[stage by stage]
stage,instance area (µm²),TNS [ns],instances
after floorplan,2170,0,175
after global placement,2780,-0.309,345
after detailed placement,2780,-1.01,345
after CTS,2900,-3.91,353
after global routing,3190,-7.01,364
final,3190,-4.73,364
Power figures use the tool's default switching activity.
### config.mk
export PLATFORM = sky130hd
export DESIGN_NAME = out_port_tx_flat
export DESIGN_NICKNAME = d
export VERILOG_FILES = /design/src/rtl/out_port_tx_pkg.sv /design/src/rtl/out_port_tx_if.sv /design/src/rtl/tx_fifo.sv /design/src/rtl/out_port_tx.sv /design/src/flat_wrapper.sv
export SDC_FILE = /design/constraint.sdc
export NUM_CORES = 1
export LEC_CHECK = 0
export ABC_AREA = 0
export CORE_MARGIN = 2
export CORE_UTILIZATION = 56
export DETAILED_ROUTE_END_ITERATION = 8
export GPL_TIMING_DRIVEN = 0
export PLACE_DENSITY = 0.8
export SLEW_MARGIN = 25
export SYNTH_ARGS = -nofsm -noshare
export SYNTH_HDL_FRONTEND = slang
export SYNTH_SLANG_ARGS = --single-unit
### constraint.sdc
create_clock -name clk -period 5.06 [get_ports clk]
set_input_delay 1.012 -clock clk [delete_from_list [all_inputs] [get_ports clk]]
set_output_delay 1.012 -clock clk [all_outputs]
set_load 0.01 [all_outputs]
### src/rtl/out_port_tx_pkg.sv
// Shared router types and constants for the link transmit path.
// Holds the flit geometry, credit parameters, direction codes, the
// transmit FSM state enum and helpers that build outgoing flits.
package out_port_tx_pkg;

   localparam int unsigned FLIT_SIZE          = 82;
   localparam int unsigned VALID_BIT          = 81;
   localparam int unsigned CREDIT_BIT         = 80;
   localparam int unsigned OUT_Q_LOG          = 2;
   localparam int unsigned CREDIT_W           = 16;
   localparam int unsigned CREDIT_INIT        = 32;
   localparam int unsigned CREDIT_BACK_PERIOD = 100;
   localparam int unsigned CREDIT_THRESHOLD   = 8;
   localparam int unsigned TIMER_W            = $clog2(CREDIT_BACK_PERIOD);

   typedef enum logic [2:0] {
      DIR_XPOS, DIR_XNEG, DIR_YPOS, DIR_YNEG, DIR_ZPOS, DIR_ZNEG, DIR_LOCAL
   } dir_e;

   // One state per output cycle: what was driven onto the link last.
   typedef enum logic [1:0] {ST_IDLE, ST_DATA, ST_CREDIT} tx_state_e;

   typedef logic [FLIT_SIZE-1:0] flit_t;

   // Credit-return flit layout.
   typedef struct packed {
      logic                             valid;
      logic                             is_credit;
      logic [FLIT_SIZE-3-CREDIT_W:0]    rsvd;
      logic [CREDIT_W-1:0]              count;
   } credit_flit_t;

   function automatic flit_t make_credit_flit(input logic [CREDIT_W-1:0] count);
      credit_flit_t c;
      c           = '0;
      c.valid     = 1'b1;
      c.is_credit = 1'b1;
      c.count     = count;
      return c;
   endfunction

   // Data flits always leave marked valid and non-credit.
   function automatic flit_t make_data_flit(input flit_t head);
      flit_t f;
      f             = head;
      f[VALID_BIT]  = 1'b1;
      f[CREDIT_BIT] = 1'b0;
      return f;
   endfunction

endpackage

### src/rtl/out_port_tx_if.sv
// Switch-to-output-port flit handshake.
// flit_in/flit_in_valid driven by the switch, flit_in_ready by the port.
interface out_port_tx_if;
   import out_port_tx_pkg::*;

   logic [FLIT_SIZE-1:0] flit_in;
   logic                 flit_in_valid;
   logic                 flit_in_ready;

   modport master (output flit_in, output flit_in_valid, input flit_in_ready);
   modport slave  (input flit_in, input flit_in_valid, output flit_in_ready);
endinterface

### src/rtl/tx_fifo.sv
// Small synchronous FIFO buffering granted flits ahead of the link.
// Ports: push/push_data write, pop advances, head_c is the current head
// (valid when !empty_c), full_c/empty_c derived from the registered count.
module tx_fifo
   import out_port_tx_pkg::*;
#(
   parameter int unsigned WIDTH = FLIT_SIZE,
   parameter int unsigned LOG   = OUT_Q_LOG
) (
   input  logic             clk,
   input  logic             rst,
   input  logic             push,
   input  logic [WIDTH-1:0] push_data,
   input  logic             pop,
   output logic [WIDTH-1:0] head_c,
   output logic             full_c,
   output logic             empty_c
);
   localparam int unsigned DEPTH = 1 << LOG;

   logic [WIDTH-1:0] mem [DEPTH];
   logic [LOG-1:0]   wr_ptr, rd_ptr;
   logic [LOG:0]     count;
   logic             do_push, do_pop;

   assign full_c  = (count == (LOG+1)'(DEPTH));
   assign empty_c = (count == '0);
   assign do_push = push && !full_c;
   assign do_pop  = pop && !empty_c;
   assign head_c  = mem[rd_ptr];

   // Pointer/count bookkeeping; push and pop may coincide.
   always_ff @(posedge clk or negedge rst) begin
      if (!rst) begin
         wr_ptr <= '0;
         rd_ptr <= '0;
         count  <= '0;
      end else begin
         if (do_push) wr_ptr <= wr_ptr + LOG'(1);
         if (do_pop)  rd_ptr <= rd_ptr + LOG'(1);
         count <= count + (LOG+1)'(do_push) - (LOG+1)'(do_pop);
      end
   end

   // Storage needs no reset: entries are only read while counted.
   always_ff @(posedge clk) begin
      if (do_push) mem[wr_ptr] <= push_data;
   end

endmodule

### src/rtl/out_port_tx.sv
// Transmit side of one router link.
// Ports: clk, rst (async, active low); sw = switch flit handshake;
// credit_rx_valid/credit_rx_count = credits returned by downstream;
// local_consume = one local input-queue slot freed; out_flit/out_valid =
// registered flit to the MGT; credit_avail = downstream credits;
// credit_err = sticky credit-overflow flag.
module out_port_tx
   import out_port_tx_pkg::*;
(
   input  logic                 clk,
   input  logic                 rst,
   out_port_tx_if.slave         sw,
   input  logic                 credit_rx_valid,
   input  logic [CREDIT_W-1:0]  credit_rx_count,
   input  logic                 local_consume,
   output logic [FLIT_SIZE-1:0] out_flit,
   output logic                 out_valid,
   output logic [CREDIT_W-1:0]  credit_avail,
   output logic                 credit_err
);
   tx_state_e            state_q, state_d;
   logic [CREDIT_W-1:0]  owed_q, owed_d, credit_d;
   logic [TIMER_W-1:0]   timer_q, timer_d;
   logic [FLIT_SIZE-1:0] flit_d, head_c;
   logic [CREDIT_W:0]    credit_sum, owed_inc;
   logic                 fifo_full_c, fifo_empty_c, push, pop, credit_due, err_d;

   assign sw.flit_in_ready = !fifo_full_c;
   assign push             = sw.flit_in_valid && !fifo_full_c;

   tx_fifo u_fifo (
      .clk       (clk),
      .rst       (rst),
      .push      (push),
      .push_data (sw.flit_in),
      .pop       (pop),
      .head_c    (head_c),
      .full_c    (fifo_full_c),
      .empty_c   (fifo_empty_c)
   );

   // Output selection plus owed/timer/credit next-state.
   always_comb begin
      state_d    = ST_IDLE;
      flit_d     = '0;
      pop        = 1'b0;
      timer_d    = '0;
      err_d      = credit_err;
      owed_inc   = {1'b0, owed_q} + (CREDIT_W+1)'(local_consume);
      owed_d     = owed_inc[CREDIT_W] ? '1 : owed_inc[CREDIT_W-1:0];

      // Credit flits win, but never twice in a row so data keeps moving.
      credit_due = (owed_q != '0) && (state_q != ST_CREDIT) &&
                   ((timer_q == TIMER_W'(CREDIT_BACK_PERIOD - 1)) ||
                    (owed_q >= CREDIT_W'(CREDIT_THRESHOLD)));

      if (credit_due) begin
         state_d = ST_CREDIT;
         flit_d  = make_credit_flit(owed_q);
         owed_d  = CREDIT_W'(local_consume);
      end else if (!fifo_empty_c && (credit_avail != '0)) begin
         state_d = ST_DATA;
         pop     = 1'b1;
         flit_d  = make_data_flit(head_c);
      end

      // Timer parks at its trigger value while a credit send is blocked.
      if ((state_d != ST_CREDIT) && (owed_q != '0)) begin
         timer_d = (timer_q == TIMER_W'(CREDIT_BACK_PERIOD - 1)) ?
                   timer_q : timer_q + TIMER_W'(1);
      end

      credit_sum = {1'b0, credit_avail} - (CREDIT_W+1)'(pop) +
                   (credit_rx_valid ? {1'b0, credit_rx_count} : '0);
      if (credit_sum > (CREDIT_W+1)'(CREDIT_INIT)) begin
         credit_d = CREDIT_W'(CREDIT_INIT);
         err_d    = 1'b1;
      end else begin
         credit_d = credit_sum[CREDIT_W-1:0];
      end
   end

   // State and registered outputs.
   always_ff @(posedge clk or negedge rst) begin
      if (!rst) begin
         state_q      <= ST_IDLE;
         out_flit     <= '0;
         out_valid    <= 1'b0;
         credit_avail <= CREDIT_W'(CREDIT_INIT);
         credit_err   <= 1'b0;
         owed_q       <= '0;
         timer_q      <= '0;
      end else begin
         state_q      <= state_d;
         out_flit     <= flit_d;
         out_valid    <= (state_d != ST_IDLE);
         credit_avail <= credit_d;
         credit_err   <= err_d;
         owed_q       <= owed_d;
         timer_q      <= timer_d;
      end
   end

endmodule
### src/flat_wrapper.sv
// flat-port wrapper written by rule: the top's interface ports become plain ports
module out_port_tx_flat import out_port_tx_pkg::*;
  (clk, rst, credit_rx_valid, credit_rx_count, local_consume, out_flit, out_valid, credit_avail, credit_err, sw_flit_in, sw_flit_in_valid, sw_flit_in_ready);
  out_port_tx_if sw_i ();
  input  logic clk;
  input  logic rst;
  input  logic credit_rx_valid;
  input  logic [CREDIT_W-1:0] credit_rx_count;
  input  logic local_consume;
  output logic [FLIT_SIZE-1:0] out_flit;
  output logic out_valid;
  output logic [CREDIT_W-1:0] credit_avail;
  output logic credit_err;
  input wire logic [$bits(sw_i.flit_in)-1:0] sw_flit_in;
  input wire logic [$bits(sw_i.flit_in_valid)-1:0] sw_flit_in_valid;
  output wire logic [$bits(sw_i.flit_in_ready)-1:0] sw_flit_in_ready;
  assign sw_i.flit_in = sw_flit_in;
  assign sw_i.flit_in_valid = sw_flit_in_valid;
  assign sw_flit_in_ready = sw_i.flit_in_ready;
  out_port_tx u_core (.clk(clk), .rst(rst), .sw(sw_i), .credit_rx_valid(credit_rx_valid), .credit_rx_count(credit_rx_count), .local_consume(local_consume), .out_flit(out_flit), .out_valid(out_valid), .credit_avail(credit_avail), .credit_err(credit_err));
endmodule
# After elaboration in Yosys (flattened, before gate mapping)
# Memories as Yosys holds them, arrays and structs flattened.
# Index checks and enable logic that the tools add are counted.
# word_totals
memories,1
mem_bits_rw,328
reg_bits,132
word_cells,54
out_inout_bits,101
# mem_list
memory,words,word_bits,read_ports,rd_clocked_by_memory_dff,wr,line,rtl
u_core.u_fifo.mem,4,82,1,0,1,tx_fifo.sv:21,logic [WIDTH-1:0] mem [DEPTH];
# op_classes
n_mux,14
n_eq_ne,5
order_cmp,2
n_reduce_logical,14
n_addsub,8
# ops
operator,count
$mux 82,2
$mux 16,4
$reduce_bool 16->1,2
$add 16x1->17,1
$add 17x17->17,1
$gt 17x6->1 const B,1
$sub 16x1->17,1
$ge 16x4->1 const B,1
$mux 7,2
$add 7x1->7 const B,1
$eq 7x7->1 const B,1
$logic_and 1x1->1,7
$ne 2x2->1 const B,3
$mux 1,5
$add 2x1->2 const B,2
$add 3x1->3,1
$eq 3x3->1 const B,1
$logic_not 3->1,1
$sub 3x1->3,1
$logic_not 1->1,2
$mux 2,1
$reduce_bool 2->1,1
$logic_or 1x1->1,1

# Longest topological paths before layout
# Gate-level depths: netlist of the first run.
# depth
word_depth,9
ltp_mapped,19

# Cells and area by module
# A second synthesis of the first run with hierarchy kept.
# unflattened
cells_unflattened,1050
area_unflattened_um2,18192.4
# by_module_without_submodules
mod,area_per_inst_um2,cells_per_inst,instances
tx_fifo,12296.8,469,1
out_port_tx,5895.7,581,1

# Worst setup path after synthesis of the first run
# Ideal clock, no wire load.
# synth_timing
path_kind,reg-to-reg
from,register u_core.timer_q[0]
to,register u_core.credit_err
path_stages_with_launch,20
arrival_ns,4.255
required_ns,4.921
path_slack_ns,0.667
path_cell_list,dfrtp_1 ha_1 nor2b_1 nand2_1 o21ai_1 a2bb2oi_1 nor2_1 clkbuf_1 ha_1 inv_1 ha_1 inv_1 fa_1 nor2b_1 o31a_1 o21ai_1 and3_1 a211o_1 or2_2 or4_1
# synth_between
elab_chain_len,7
# synth_rtl
element,line,rtl
"start, declared",out_port_tx.sv:23,"logic [TIMER_W-1:0] timer_q, timer_d;"
"start signal, assigned",out_port_tx.sv:100,timer_q <= timer_d;
$eq 7x7->1,out_port_tx.sv:54,((timer_q == TIMER_W'(CREDIT_BACK_PERIOD - 1)) ||
$logic_or 1x1->1,out_port_tx.sv:54,
$logic_and 1x1->1,out_port_tx.sv:53,credit_due = (owed_q != '0) && (state_q != ST_CREDIT) &&
$mux 1,out_port_tx.sv:57,if (credit_due) begin
net u_core.pop,out_port_tx.sv:26,"logic fifo_full_c, fifo_empty_c, push, pop, credit_due, err_d;"
$sub 16x1->17,out_port_tx.sv:73,"credit_sum = {1'b0, credit_avail} - (CREDIT_W+1)'(pop) +"
$add 17x17->17,out_port_tx.sv:73,
$gt 17x6->1,out_port_tx.sv:75,if (credit_sum > (CREDIT_W+1)'(CREDIT_INIT)) begin
"end signal, assigned",out_port_tx.sv:98,credit_err <= err_d;
"end, declared",out_port_tx.sv:19,output logic credit_err
# The timed path passes the listed nets, and every way through them passes these cells.
# A chain may end at the register's enable or synchronous reset.

# Final worst setup path of the first run
# layout_timing
from,register u_core.timer_q[3]
to,register u_core.credit_err
# Same word-level chain as after synthesis.

==> out/results.ini, run 1 <==
[setup_path]
arrival_ns=5.20
critical_path.endpoint_type=flop
crit_start=u_core.timer_q[3]
crit_end=u_core.credit_err
critPathMaxStageDelay_ns=0.47
cp_slowest_cell=or4_1
worst_setup_path_start_kind=flop
path_class=flop to flop
rr_worst_depth=18
reg2reg_to=u_core.credit_err
crit_chain=nor4bb_1, nand2_1, o21ai_1, a2bb2oi_2, nor2_2, buf_2, ha_1, inv_1, ha_1, inv_1, fa_1, nor2b_1, o31a_1, o21ai_2, a211oi_2, o21ai_0, a2111o_1, or4_1
worst_ep_required_time_ns=5.47
path_max_fanout=11
r2r-start=u_core.timer_q[3]
reg2reg_slack_ns=0.27

[global_routing]
antenna_found_initial=4
grt_pass1_vias=10100
overflow=0
grt_max_degree=67
grt_usage_pct=22.3
grt_pass1_wl_um=56000

[synthesis]
synth_seq_cells=450
synth_common_cells=320 x edfxtp_1, 129 x dfrtp_1, 80 x mux4_2
synth_top_cell_by_area=edfxtp_1
yosysMostFrequentCell=edfxtp_1
post_synth.cell_area_avg_sq_um=17.5
ys.flop_type=edfxtp_1
seq_area_frac_synth_pct=73.0
synth_top_area_share_pct=54.5
ys_async_sr_fraction_pct=28.9
synth.distinct_cells=57
syn_inst=1004
yosys-top-cells-area=edfxtp_1 55%, dfrtp_1 18%, mux4_2 10%
synth_edf_count=320
syn-cell-area_sq_um=17600
yosysWarningCount=0

[drt]
post-route-drc-count=0
antenna_left=0
drt_wl_total_um=36100
num_vias=9465
wl_per_cell_um=21.1
vias_per_cell=5.55
drt_iter0_markers=549
first_pass_iters=4

[pwr]
power_mw=12.5
power_density_nw_per_um2=571
p_leak_nw=8.13
power_switching_mw=3.63
ir_worst_vdd_mv=0.405
clockPowerShare_pct=26.8
internal-power_mw=8.89
p_comb_share_pct=31.5
switching_share_pct=29.0
power.share.sequential_pct=41.7

[sta]
hold_viol_final=0
slew_headroom_pct=33.7
clock_skew_ns=0.0171
hold_ws_ns=0.404
fin_crit_ns=4.79
slew_viol_final=0
worstMarginPinSlew_ns=0.986
setup-violations-final=0
fmax_mhz=209
min_period_over_period_pct=94.7

[placement]
postPlaceCellArea_sq_um=20400
placed_cells=1619
portBuffers=201
gp_congestion=0.853
hpwl_um=22600

[clock_tree]
clock_path_buffers=3
cts_sinks=450
numCtsBuffers=45
cts_tree=built
ctsHoldBuffers=0
clk_pin_slew_ns=0.06
cts_root_buf=clkbuf_16
htreeDepth=2
clk_latency_ns=0.55

[worst_hold_path]
worst_hold_path_type=input port to async pin

[final_layout]
fin_nets=1417
multi_input_comb_area_sq_um=4440
register_area_sq_um=12900
fillers=1996
final_cell_count_no_fill=1705
syn_to_final_growth_pct=24.5
finish.instance_area_sq_um=21900
drive_above_1_share_pct=14.1
final_core_util_pct=71.3

[run]
cap_viol_max_count=0

[floorplanning]
ios=204
die_x_um=181
dieHeight_um=181
start_util_pct=57.3
core_area_sq_um=30700
fp-row-count=64
dieArea_sq_um=32900

[run_status]
status=complete, no violations

how the worst min path moves through the flow:
stage / startpoint / end / slack [ns]
after floorplan: u_core.u_fifo.count[2] / u_core.u_fifo.count[2] / 0.47
after global placement: u_core.u_fifo.count[2] / u_core.u_fifo.count[2] / 0.49
after detailed placement: u_core.u_fifo.count[2] / u_core.u_fifo.count[2] / 0.50
after CTS: rst / u_core.credit_avail[4] / 0.42
after global routing: rst / u_core.credit_avail[4] / 0.44
final: rst / u_core.credit_avail[4] / 0.40
layout by cell type, fill, tap and decap left out, types with 15 or more instances in the layout:
cell / synthesis / routed
nand2_1: 47 / 47
clkdlybuf4s50_1: 0 / 200
xor2_1: 15 / 15
clkbuf_1: 25 / 35
dfrtp_1: 129 / 129
nand2b_1: 18 / 18
clkbuf_16: 0 / 46
a21oi_1: 22 / 22
mux4_2: 80 / 80
edfxtp_1: 320 / 320
and2_1: 67 / 67
nor2_1: 20 / 19
o21ai_1: 15 / 15
inv_1: 61 / 61
xnor2_1: 16 / 16
ha_1: 41 / 41
metrics by stage:
stage	setup TNS, ns	setup WS (ns)
after detailed placement	-0.188	-0.0891
after global placement	-457.08	-2.83
final	0	0.270
after floorplan	0	0.667
after global routing	-0.00855	-0.00855
after CTS	0	0.0174
layout make-up:
| cell class | instances | share of cell area, % |
|---|---|---|
| flip-flops and latches | 450 | 58.7 |
| multi-input cells | 464 | 20.3 |
| repair buffers | 211 | 10.1 |
| clock buffers | 64 | 5.88 |
| well taps | 396 | 2.26 |
| clock inverters | 20 | 1.06 |
| inverters | 61 | 1.04 |
| plain buffers | 38 | 0.730 |
| diodes | 1 | 0.0114 |
registers in the layout, indices dropped and copies added, names as in the netlist:
name                  cells
u_core.u_fifo.mem       320
u_core.out_flit          82
u_core.credit_avail      16
u_core.owed_q            16
u_core.timer_q            7
u_core.u_fifo.count       3
u_core.u_fifo.rd_ptr      2
u_core.u_fifo.wr_ptr      2
u_core.credit_err         1
u_core.state_q            1
per-layer routing:
layer	up-vias	routed length [um]	global-route usage, %
met2	293	18200	37.8
met5	-	26	0
met4	4	638	5.63
met3	56	2480	6.01
met1	4805	14700	29.0
li1	4307	-	-
what timing repair did:
action | 4_1_cts | 5_1_grt
endpoints found under the setup margin | 7 | 7
buffers inserted | 0 | 1
cloned | 0 | 0
gates resized for setup | 2 | 5
worst max-delay path, delay by kind of cell, from the launching register on:
family | cells | cell delay [ns]
buf+inv | 3 | 0.39
compound gates | 7 | 1.60
flops | 1 | 0.42
simple gates | 5 | 1.39
fa+ha+maj | 3 | 0.87
kinds of logic (layout without fill, tap and decap cells):
kind of cell    count (synthesis)  count (layout)  synth area share, %
fa+ha+maj                      43              43                 3.14
flops                         450             450                 73.0
compound gates                 92              92                 3.37
other cells                     1              11               0.0213
simple gates                  207             207                 6.43
xor+xnor                       31              31                 1.54
mux                            81              81                 10.3
buf+inv                        99             394                 2.20
power by group through the flow:
stage / clock network, mW / logic (mW) / registers (mW)
floorplan: 0 / 2.18 / 5.41
global placement: 0 / 3.77 / 5.33
detailed placement: 0 / 3.94 / 5.28
CTS: 3.42 / 4.00 / 5.24
global route: 3.56 / 4.30 / 5.30
finish: 3.35 / 3.95 / 5.23
Power figures use the tool's default switching activity.
==> run 2: changes to the inputs <==
--- a/config.mk
+++ b/config.mk
@@ -10,6 +10,7 @@
 export CORE_UTILIZATION = 56
 export DETAILED_ROUTE_END_ITERATION = 8
 export GPL_TIMING_DRIVEN = 0
+export HOLD_SLACK_MARGIN = 0.12
 export PLACE_DENSITY = 0.8
 export SLEW_MARGIN = 25
 export SYNTH_ARGS = -nofsm -noshare
==> results of run 2 <==
Final layout, timing and power as in run 1 (identical DEF).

= = = = =

WHAT IS EXPECTED: Look above for the line holding "word_depth,9" and the line holding "path_slack_ns,0.667". Retype both, and every line between them, word for word and nothing else.

EXPECTED OUTPUT:
word_depth,9
ltp_mapped,19

# Cells and area by module
# A second synthesis of the first run with hierarchy kept.
# unflattened
cells_unflattened,1050
area_unflattened_um2,18192.4
# by_module_without_submodules
mod,area_per_inst_um2,cells_per_inst,instances
tx_fifo,12296.8,469,1
out_port_tx,5895.7,581,1

# Worst setup path after synthesis of the first run
# Ideal clock, no wire load.
# synth_timing
path_kind,reg-to-reg
from,register u_core.timer_q[0]
to,register u_core.credit_err
path_stages_with_launch,20
arrival_ns,4.255
required_ns,4.921
path_slack_ns,0.667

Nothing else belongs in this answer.